By Tedd Levy for the Shoreline Times
Dedicating the first bridge between Saybrook and Old Lyme across the Connecticut River was cause for a spectacular celebration that attracted thousands of visitors and 500 new-fangled horseless carriages that traveled over the bridge and back in 1911. They came by special train from Hartford, on the Shore Line Electric Railway, in horse-drawn carriages, and two daring young men came by air to help commemorate the special occasion.
For people who never saw an aero plane lift off the ground into the sky, the chance to witness such an event was not to be missed. For thousands of years, human beings dreamed of the idea of flying like a bird. Now, as part of the ceremonies surrounding the remarkable new bridge, locals and visitors could also see a demonstration of this amazing new flying machine.
Nels J. Nelson, a 22-year-old Swedish immigrant working as an automobile mechanic in his shop on Elm Street in New Britain, began building and flying his own aircraft. On May 1, 1911, young Nelson made his first flight from the new field in Plainville, now known as Robertson Airport and the oldest in Connecticut.

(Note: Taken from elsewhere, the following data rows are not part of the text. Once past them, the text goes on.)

`src/hw/rtl/crdg_div_pipe.sv`:
```
// Pipelined restoring divider, one quotient bit per stage, for numerators not above the divisor.
`default_nettype none
module crdg_div_pipe #(
    parameter int LANES = 1,
    parameter int W     = 8,
    parameter int FB    = 8,
    parameter int TAG_W = 1
) (
    input  wire logic                          i_clk,
    input  wire logic                          i_rst_n,
    input  wire logic                          i_en,
    input  wire logic                          i_valid,
    input  wire logic [LANES-1:0][W-1:0]       i_num,
    input  wire logic [LANES-1:0][W-1:0]       i_den,
    input  wire logic [TAG_W-1:0]              i_tag,
    output logic                               o_valid,
    output logic [LANES-1:0][FB:0]             o_quo,
    output logic [TAG_W-1:0]                   o_tag
);
    localparam int STAGES = FB + 1;

    logic             r_v   [STAGES];
    logic [W-1:0]     r_rem [STAGES][LANES];
    logic [W-1:0]     r_den [STAGES][LANES];
    logic [FB:0]      r_q   [STAGES][LANES];
    logic [TAG_W-1:0] r_tag [STAGES];

    logic [W-1:0]     n_rem [STAGES][LANES];
    logic [FB:0]      n_q   [STAGES][LANES];

    always_comb begin
        logic [W:0] t;
        logic       b;
        for (int l = 0; l < LANES; l++) begin
            // The first stage yields the integer bit of the quotient.
            b = (i_num[l] >= i_den[l]);
            n_rem[0][l] = b ? (i_num[l] - i_den[l]) : i_num[l];
            n_q[0][l]   = {{FB{1'b0}}, b};
            for (int s = 1; s < STAGES; s++) begin
                t = {r_rem[s-1][l], 1'b0};
                b = (t >= {1'b0, r_den[s-1][l]});
                n_rem[s][l] = b ? W'(t - {1'b0, r_den[s-1][l]}) : t[W-1:0];
                n_q[s][l]   = {r_q[s-1][l][FB-1:0], b};
            end
        end
    end

    always_ff @(posedge i_clk) begin
        if (!i_rst_n) begin
            for (int s = 0; s < STAGES; s++) r_v[s] <= 1'b0;
        end else if (i_en) begin
            r_v[0] <= i_valid;
            for (int s = 1; s < STAGES; s++) r_v[s] <= r_v[s-1];
        end
    end

    always_ff @(posedge i_clk) begin
        if (i_en) begin
            r_tag[0] <= i_tag;
            for (int s = 1; s < STAGES; s++) r_tag[s] <= r_tag[s-1];
            for (int l = 0; l < LANES; l++) begin
                r_den[0][l] <= i_den[l];
                for (int s = 1; s < STAGES; s++) r_den[s][l] <= r_den[s-1][l];
                for (int s = 0; s < STAGES; s++) begin
                    r_rem[s][l] <= n_rem[s][l];
                    r_q[s][l]   <= n_q[s][l];
                end
            end
        end
    end

    always_comb begin
        for (int l = 0; l < LANES; l++) o_quo[l] = r_q[STAGES-1][l];
    end
    assign o_valid = r_v[STAGES-1];
    assign o_tag   = r_tag[STAGES-1];

endmodule
`default_nettype wire

```
`config.mk`:
```
export PLATFORM = sky130hd
export DESIGN_NAME = crdg_div_pipe
export DESIGN_NICKNAME = d
export VERILOG_FILES = /design/src/hw/rtl/crdg_div_pipe.sv
export SDC_FILE = /design/constraint.sdc
export NUM_CORES = 1
export LEC_CHECK = 0
export BUFFER_PORTS_ARGS = -buffer_cell sky130_fd_sc_hd__buf_4
export CAP_MARGIN = 30
export CORE_AREA = 2 2 156 120
export DETAILED_ROUTE_END_ITERATION = 10
export DIE_AREA = 0 0 158 122
export PLACE_DENSITY = 0.75
export SYNTH_ARGS = -nofsm -noshare
export SYNTH_HDL_FRONTEND = slang
export SYNTH_SLANG_ARGS = --single-unit
```
`constraint.sdc`:
```
create_clock -name i_clk -period 2.1 [get_ports i_clk]
set_input_delay 0.21 -clock i_clk [delete_from_list [all_inputs] [get_ports i_clk]]
set_output_delay 0.21 -clock i_clk [all_outputs]
set_load 0.05 [all_outputs]
```
==> PnR_summary.wiki, run 1 <==
{| class="wikitable"
! Metric !! Value
|-
| Status || finished with violations
|-
| Failing checks || setup timing
|-
| Main flop type after synthesis || edfxtp_1
|-
| Buffer depth of the longest clock path || 2
|-
| Part of the Yosys area used for sequential elements || 0.5897
|-
| Filler-free cell count of the finished design || 1151
|-
| RSZ-0062 raised after global routing || yes
|-
| Overall via count from detail_route || 6352
|-
| Met2 track utilization from global routing || 0.3448
|-
| Post-DR wirelength/cell || 16.82 um
|-
| Full die area || around 19000 sq um
|-
| Std cell rows || 43
|-
| Fraction of layout cells with a size suffix above 1 || 0.3341
|-
| Total Wirelength || ~19000 um
|-
| P&R area growth vs syn || 27.59%
|-
| Number of distinct library cell variants in the gate-level netlist after synthesis || 56
|-
| Post-Route Skew || between 0.01 and 0.015 ns
|-
| Width of the die || 158 um
|-
| Synth top cells by count || edfxtp_1 (191), inv_1 (95), ha_1 (71), nor2_1 (45), mux2_2 (36)
|-
| Synthesized netlist net count || 843
|-
| Met1 usage in global routing || 0.2533
|-
| All-Layer GR Usage || 0.2004
|-
| Clock buffer count from CTS || 17
|-
| Vias per Instance || between 5 and 6
|-
| Placed Cells || 1087
|-
| Antenna viol nets, final || 0
|-
| Number of buffers added on ports || 31
|-
| Crit path arrival time || 2.44 ns
|-
| Number of hold violations in the final report || 0
|-
| Worst Path Class, Setup || register to register
|-
| Peak supply drop || 0.0006240 V
|-
| Layer with the highest usage after global routing || met2
|-
| Final worst path period need || 2.249 ns
|-
| Post-layout utilization of the core || 0.6906
|-
| Maximum achievable frequency || 444.6 MHz
|-
| First-pass GRT wire length || 29920 um
|-
| Flop2flop setup slack || -0.15 ns
|-
| Cell count after synthesis || 743
|-
| Drt drc || 0
|-
| Clock-pin slew on the worst setup and hold paths || around 0.080 ns
|-
| Yosys warnings || 0
|-
| Clock sink count || about 190
|-
| Post-detail-place hpwl || 12780 um
|-
| Terminating pin of the worst hold path || r_v[0][0]$_SDFFCE_PN0P_
|-
| Maximum number of pins on one net before global-route repair || 75
|-
| Met3 usage in global routing || 0.03664
|-
| Placer congestion estimate || approximately 0.88
|-
| Core ar. || 17970 sq um
|-
| Vertical extent of the die || between 100 and 150 um
|-
| Number of primary I/O pins || 32
|-
| TNS Setup || -1.791 ns
|-
| Clock tree from TritonCTS || yes
|-
| Initial core utilization || 0.5413
|-
| Number of flops mapped to enable cells by yosys || 191
|-
| Kind of end point of the critical path || register
|-
| Max capacitance violation total || 0
|-
| Required time worst endpoint || 2.29 ns
|-
| Number of fill cells in the layout || around 1200
|-
| Multi-input combinational cell area || 4218 sq um
|-
| Launch instance of the worst min-delay path || i_valid
|-
| Final setup slack of the worst path || -0.1493 ns
|-
| Post-synth ARST share || 0
|-
| Seq cells post-synth || 191
|-
| DRT iter0 DRCs || 414
|-
| Clock tree root buffer cell || clkbuf_16
|-
| Remaining global-route overflow || 0
|-
| Worst-case headroom to the max-slew limit || 0.5895
|-
| Fraction of synthesized cell area taken by the top area cell type || 0.5897
|-
| Latest clock arrival within the worst-skew pair || ~0.45 ns
|-
| Cell accounting for the most synthesized area || edfxtp_1
|-
| Ant diodes || 0
|-
| Worst hold path stage count || 2
|-
| Static Leak || 5.006 nW
|-
| Crit start category || register
|-
| Vias in the first global route || 6328
|-
| Layout Nets || 991
|-
| Final setup vio count || 23
|-
| Total chip power || 14.80 mW
|-
| Iteration count of the initial detailed-routing pass || 4
|-
| Register-to-Register Path Depth || 7
|-
| Cells taking the most area after synthesis || edfxtp_1 (59%), ha_1 (9.1%), mux2_2 (4.2%)
|-
| P per Cell Area || roughly 1200 nW/um^2
|-
| Dominant cell by count in the synthesized netlist || edfxtp_1
|-
| Antenna violations before repair || 0
|-
| Mean instance size in the synthesized netlist || approximately 13 sq um
|-
| R2R Path Start || r_den[0][17]$_DFFE_PP_
|-
| CTS H-tree depth || 4
|-
| Final non-filler cell area || 12410 sq um
|-
| Crit path max fanout || 3
|-
| Slew @ Worst Pin || 0.6080 ns
|-
| Share of the clock period used by the worst path after layout || 1.071
|-
| Classification of the worst-slack hold path || input pin to register
|-
| Reg-to-Reg End || r_rem[0][30]$_DFFE_PP_
|-
| Final Max Tran Viols || 0
|-
| Placed cell area || 10850 sq um
|-
| Post-synthesis cell area || 9727 sq um
|-
| Sequential Area || 5736 sq um
|}
## worst max-delay path by stage
stage / start / end / cells past startpoint
2_1_floorplan: i_num[0] / r_rem[0][2]$_DFFE_PP_ / 8
3_3_place_gp: r_rem[0][16]$_SDFFCE_PN0P_ / r_rem[0][31]$_DFFE_PP_ / 8
3_5_place_dp: r_rem[0][0]$_DFFE_PP_ / r_rem[0][14]$_DFFE_PP_ / 6
4_1_cts: r_den[0][17]$_DFFE_PP_ / r_rem[0][28]$_DFFE_PP_ / 9
5_1_grt: r_den[0][17]$_DFFE_PP_ / r_rem[0][30]$_DFFE_PP_ / 7
6_report: r_den[0][17]$_DFFE_PP_ / r_rem[0][30]$_DFFE_PP_ / 7
## worst max-delay path, stage by stage (launching register included)
cell      delay, ns
edfxtp_1       0.46
buf_4          0.18
fa_2           0.36
nor2b_2        0.17
o31a_1         0.20
nor4_1         0.06
a311o_1        0.32
mux2_2         0.26
## power breakdown
part | switching (mW) | internal, mW | total, mW
logic | 2.74 | 3.07 | 5.80
clock network | 1.67 | 1.76 | 3.43
registers | 0.390 | 5.18 | 5.57
total | 4.79 | 10.0 | 14.8
## per-layer routing
layer  share of wire  vias up
met4           0.017        0
met1            0.44     3133
met5               0        -
met3           0.032       28
met2            0.51      124
li1                -     3067
## state kept, by name, summed over array words and instances, names as in the netlist
register / count
r_v: 9
r_q: 45
r_rem: 64
r_tag: 9
r_den: 64
## per-stage QoR
step	worst slack, ns	hold slack (ns)
floorplan	-0.004120	0.3089
finish	-0.1493	0.08197
detailed placement	-0.2175	0.3924
global placement	-0.1202	0.3884
global route	-0.1856	0.07086
CTS	-0.1365	0.06560
## placed cells by master, fill, tap and decap left out, types with 5 or more instances in the layout
cell type	instances
inv_1	83
buf_4	111
nor2b_1	6
o21a_1	20
clkinv_8	8
a21o_1	10
a211oi_1	5
mux2_2	20
nand2_1	13
a211oi_2	5
and3_1	12
nand3_1	15
inv_2	11
buf_6	13
o31a_1	5
o21ai_0	15
nor2_1	36
ha_1	48
clkbuf_16	17
mux2i_1	7
edfxtp_1	191
a21oi_2	6
xor2_1	6
a21oi_1	23
nand4_1	7
mux2_4	16
nor2b_2	8
fa_2	6
nor3_1	8
xnor2_1	19
nor2_2	8
dlygate4sd3_1	9
ha_4	21
nand2b_1	11
## area by class of cell
class | count | share of cell area
flip-flops and latches | 191 | 0.4621
clock inverters | 15 | 0.01885
multi-input cells | 450 | 0.3399
well taps | 247 | 0.02490
clock buffers | 17 | 0.03428
repair buffers | 136 | 0.09104
inverters | 95 | 0.02893
## timing repair
action,in CTS,in global routing
setup buffers,9,17
hold buffers,9,0
pin swaps,21,27
gates resized for setup,45,95
endpoints found under the setup margin,46,62
endpoints found under the hold margin,9,0
## kinds of logic after synthesis
| logic type | count (synthesis) | share of synthesized area |
|---|---|---|
| buffers and inverters | 102 | 0.04013 |
| AOI/OAI and AO/OA | 142 | 0.1046 |
| adders and majority gates | 79 | 0.1078 |
| and+or+nand+nor | 161 | 0.08644 |
| xor gates and xnor gates | 25 | 0.02251 |
| DFF | 191 | 0.5897 |
| muxes | 43 | 0.04888 |
(Power assumes the default switching activity.)
==> inputs of run 2 (changes only) <==
--- a/config.mk
+++ b/config.mk
@@ -10,7 +10,7 @@
 export CORE_AREA = 2 2 156 120
 export DETAILED_ROUTE_END_ITERATION = 10
 export DIE_AREA = 0 0 158 122
-export PLACE_DENSITY = 0.75
+export PLACE_DENSITY = 0.73
 export SYNTH_ARGS = -nofsm -noshare
 export SYNTH_HDL_FRONTEND = slang
 export SYNTH_SLANG_ARGS = --single-unit
==> run 2 against run 1 <==
Against the previous run:
- the run still ends with setup timing left
- power grew 3.2%
- sequential share of layout area decreased by 0.71 points
- non-clock buffer count rose by 13
- sequential power about the same
- clock skew fell by 0.0067 ns
- register-to-register slack better by 0.07 ns
- combinational power rose by 6.4%
==> PnR_summary.wiki, run 2 (synthesis gave the netlist of run 1 again) <==
{| class="wikitable"
! Metric !! Value
|-
| Crit path max fanout || 3 (unchanged)
|-
| Final worst path period need || 2.179 ns (was 2.249 ns)
|-
| Core ar. || 17970 sq um (unchanged)
|-
| Final setup vio count || 16 (was 23)
|-
| Max capacitance violation total || 0 (unchanged)
|-
| CP Cell Sequence || ha_1 > buf_4 > o21a_1 > o31a_1 > nor4_1 > a311o_1 > mux2_2 (was buf_4 > fa_2 > nor2b_2 > o31a_1 > nor4_1 > a311o_1 > mux2_2)
|-
| Overall via count from detail_route || 6535 (was 6352)
|-
| All-Layer GR Usage || 0.2101 (was 0.2004)
|-
| Layout Nets || 1005 (was 991)
|-
| Latest clock arrival within the worst-skew pair || 0.44 ns (was 0.45 ns)
|-
| Std cell rows || 43 (unchanged)
|-
| Status || finished with violations (unchanged)
|-
| Final non-filler cell area || 12600 sq um (was 12410 sq um)
|-
| Post-Route Skew || 0.007943 ns (was 0.01460 ns)
|-
| Vertical extent of the die || 122 um (unchanged)
|-
| Number of hold violations in the final report || 0 (unchanged)
|-
| Final setup slack of the worst path || -0.07852 ns (was -0.1493 ns)
|-
| Biggest regs || r_den (64), r_rem (64), r_q (45) (unchanged)
|-
| Most common cell after layout, fill and taps aside || edfxtp_1 (unchanged)
|-
| Total Wirelength || 20690 um (was 19370 um)
|-
| Drt drc || 0 (unchanged)
|-
| Crit-path max cell delay || 0.47 ns (was 0.46 ns)
|-
| Failing checks || setup timing (unchanged)
|-
| Ant diodes || 0 (unchanged)
|-
| Classification of the worst-slack hold path || input pin to register (unchanged)
|-
| Most frequent cells in the layout || edfxtp_1 (191), buf_4 (126), inv_1 (83) (was edfxtp_1 (191), buf_4 (111), inv_1 (83))
|-
| P&R area growth vs syn || 29.57% (was 27.59%)
|-
| Post-detail-place hpwl || 12980 um (was 12780 um)
|-
| Fraction of layout cells with a size suffix above 1 || 0.3464 (was 0.3341)
|-
| Iteration count of the initial detailed-routing pass || 5 (was 4)
|-
| TNS Setup || -0.7099 ns (was -1.791 ns)
|-
| Required time worst endpoint || 2.29 ns (about the same)
|-
| Kind of end point of the critical path || register (unchanged)
|-
| Post-layout utilization of the core || 0.7014 (was 0.6906)
|-
| Placer congestion estimate || 0.9252 (was 0.8756)
|-
| Number of buffers added on ports || 31 (unchanged)
|-
| Buffer depth of the longest clock path || 2 (unchanged)
|-
| Maximum achievable frequency || 459.0 MHz (was 444.6 MHz)
|-
| Slowest CP cell || edfxtp_1 (unchanged)
|-
| Number of primary I/O pins || 32 (unchanged)
|-
| First-pass GRT wire length || 31110 um (was 29920 um)
|-
| P per Cell Area || 1212 nW/um^2 (was 1193 nW/um^2)
|-
| Post-DR wirelength/cell || 17.76 um (was 16.82 um)
|-
| RSZ-0062 raised after global routing || yes (unchanged)
|-
| Number of fill cells in the layout || 1178 (was 1191)
|-
| Full die area || 19280 sq um (unchanged)
|-
| Antenna violations before repair || 0 (unchanged)
|-
| DRT iter0 DRCs || 620 (was 414)
|-
| Clock tree from TritonCTS || yes (unchanged)
|-
| Clock-pin slew on the worst setup and hold paths || 0.08 ns (about the same)
|-
| Initial core utilization || 0.5413 (unchanged)
|-
| Clock tree root buffer cell || clkbuf_16 (unchanged)
|-
| Crit start category || register (unchanged)
|-
| Maximum number of pins on one net before global-route repair || 70 (was 75)
|-
| Antenna viol nets, final || 0 (unchanged)
|-
| Static Leak || 5.115 nW (was 5.006 nW)
|-
| Worst-case headroom to the max-slew limit || 0.6559 (was 0.5895)
|-
| Vias per Instance || 5.609 (was 5.519)
|-
| Width of the die || 158 um (unchanged)
|-
| Vias in the first global route || 6227 (was 6328)
|-
| Final Max Tran Viols || 0 (unchanged)
|-
| Pre-CTS WS || -0.2428 ns (was -0.2175 ns)
|-
| Remaining global-route overflow || 0 (unchanged)
|-
| Clock buffer count from CTS || 17 (unchanged)
|-
| Worst Path Class, Setup || register to register (unchanged)
|-
| CTS H-tree depth || 4 (unchanged)
|-
| Share of the clock period used by the worst path after layout || 1.037 (was 1.071)
|-
| Placed cell area || 10850 sq um (unchanged)
|-
| Crit path arrival time || 2.37 ns (was 2.44 ns)
|-
| Slew @ Worst Pin || 0.5031 ns (was 0.6080 ns)
|-
| Clock sink count || 191 (unchanged)
|-
| Total chip power || 15.28 mW (was 14.80 mW)
|-
| Peak supply drop || 0.0006408 V (was 0.0006240 V)
|}
-- run 2: cell types whose count changed in the layout (fill, tap and decap cells not counted), moves of 6 or more --
| cell | delta |
|---|---|
| ha_1 | -7 |
| nor2_1 | +7 |
| clkinv_8 | -6 |
| buf_4 | +15 |
-- run 2: critical path, delay by kind of cell, from the launching register on --
family / cells / cell delay, ns
AOI/OAI and AO/OA: 3 / 0.63
DFF: 1 / 0.47
adders and majority gates: 1 / 0.37
muxes: 1 / 0.26
buffers and inverters: 1 / 0.14
and+or+nand+nor: 1 / 0.07
-- run 2: per-stage QoR --
step | instances | hold slack, ns
after floorplan | 743 | 0.3089
after global placement | 1087 | 0.3906
after detailed placement | 1087 | 0.3926
after CTS | 1139 | 0.06825
after global routing | 1165 | 0.08717
final | 1165 | 0.08772
-- run 2: final timing paths --
check	from	end	slack [ns]	depth (start not counted)
min	i_num[3]	r_rem[0][3]$_DFFE_PP_	0.09	2
min reg2reg	r_q[3][10]$_DFFE_PP_	r_q[4][2]$_DFFE_PP_	0.42	0
max	r_rem[0][18]$_DFFE_PP_	r_rem[0][30]$_DFFE_PP_	-0.08	7
max reg2reg	r_rem[0][18]$_DFFE_PP_	r_rem[0][30]$_DFFE_PP_	-0.08	7
-- run 2: area by class of cell --
class	instances	area (sq um)	area share
Sequential cell	191	5736	0.4551
Multi-Input combinational cell	451	4337	0.3441
Timing Repair Buffer	149	1220	0.09679
Clock buffer	18	429.2	0.03405
Inverter	95	359.1	0.02849
Tap cell	247	309.0	0.02452
Clock inverter	14	214.0	0.01698
-- run 2: where the power goes --
| part | switching, mW | total, mW | internal (mW) |
|---|---|---|---|
| combinational | 2.89 | 6.17 | 3.28 |
| clock | 1.56 | 3.51 | 1.95 |
| sequential | 0.414 | 5.60 | 5.18 |
| total | 4.86 | 15.3 | 10.4 |
-- run 2: timing repair --
| item | 4_1_cts | 5_1_grt |
|---|---|---|
| hold buffers | 9 | 0 |
| gates resized for setup | 64 | 84 |
| buffers inserted | 10 | 28 |
| hold endpoints to repair | 9 | 0 |
| endpoints found under the setup margin | 42 | 56 |
| pin swaps | 24 | 28 |
| cloned | 1 | 0 |
-- run 2: per-layer routing --
metal | vias up | GRT usage | share of wire
li1 | 3090 | - | -
met1 | 3218 | 0.2881 | 0.45
met2 | 187 | 0.3424 | 0.49
met3 | 40 | 0.04269 | 0.047
met4 | 0 | 0.06137 | 0.018
met5 | - | 0 | 0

That summer he flew some 40 miles to the ball field that also served as an airfield in Saybrook. Located at the end of Dudley and Coulter Streets, the area remained open fields until housing was built there in the 1940s. After arriving, he tested his biplane but it did not rise more than a few feet from the ground.
That evening a crowd of about 2,000 people gathered to see his flying machine and to watch the Saybrook and Deep River baseball game. When the time came, he took his machine to one end of the field, got good speed on the ground and, it was reported, “glided upward like a bird.”
He skillfully circled around while ascending to the magnificent height of two or three hundred feet. While circling, the engine’s radiator cap flew back and broke the wooden propeller. With the loss of thrust the aircraft came down rapidly and struck a fence as it landed. He was in the air for about five minutes.
Nelson continued to fly and build airplanes but, unable to get government contracts, ultimately lost out to other manufacturers. He died at his home in Yonkers, New york, in 1964.
Charles K. Hamilton, of New Britain, also flew to Saybrook in the summer of 1911. He learned to fly from the noted Glenn Curtiss. Hamilton started as a daredevil of the air floating in hot-air balloons and parachute jumping at circuses and fairs. He made the first public flight in Connecticut, which was witnessed by an estimated 50,000 people in New Britain. Soon New Britain and Bridgeport became the centers of aviation in the State.
Hamilton was soon doing daring flight exhibitions that made him the best-known flyer in America. One of his first and very successful stunts was to climb to some 1,500 feet above the exhibition ground and cut his engine. Then he would dive steeply, pull out and land. Spectators marveled at his daring and thought he was diving to his own destruction.
Hamilton made a great deal of money from his stunts, some years as much as $100,000. On some occasions he received as much as $10,000 for two or three 10 to 15-minute flights. His aviation career was spectacular but sadly cut short when he died in 1914 at age 28 from tuberculosis. He is buried in Hartford’s Cedar Hill Cemetery.
Tedd Levy is a prolific author as well as a former teacher and past president of the National Council for the Social Studies. This article first appeared in the Shoreline Times (August 12, 2011).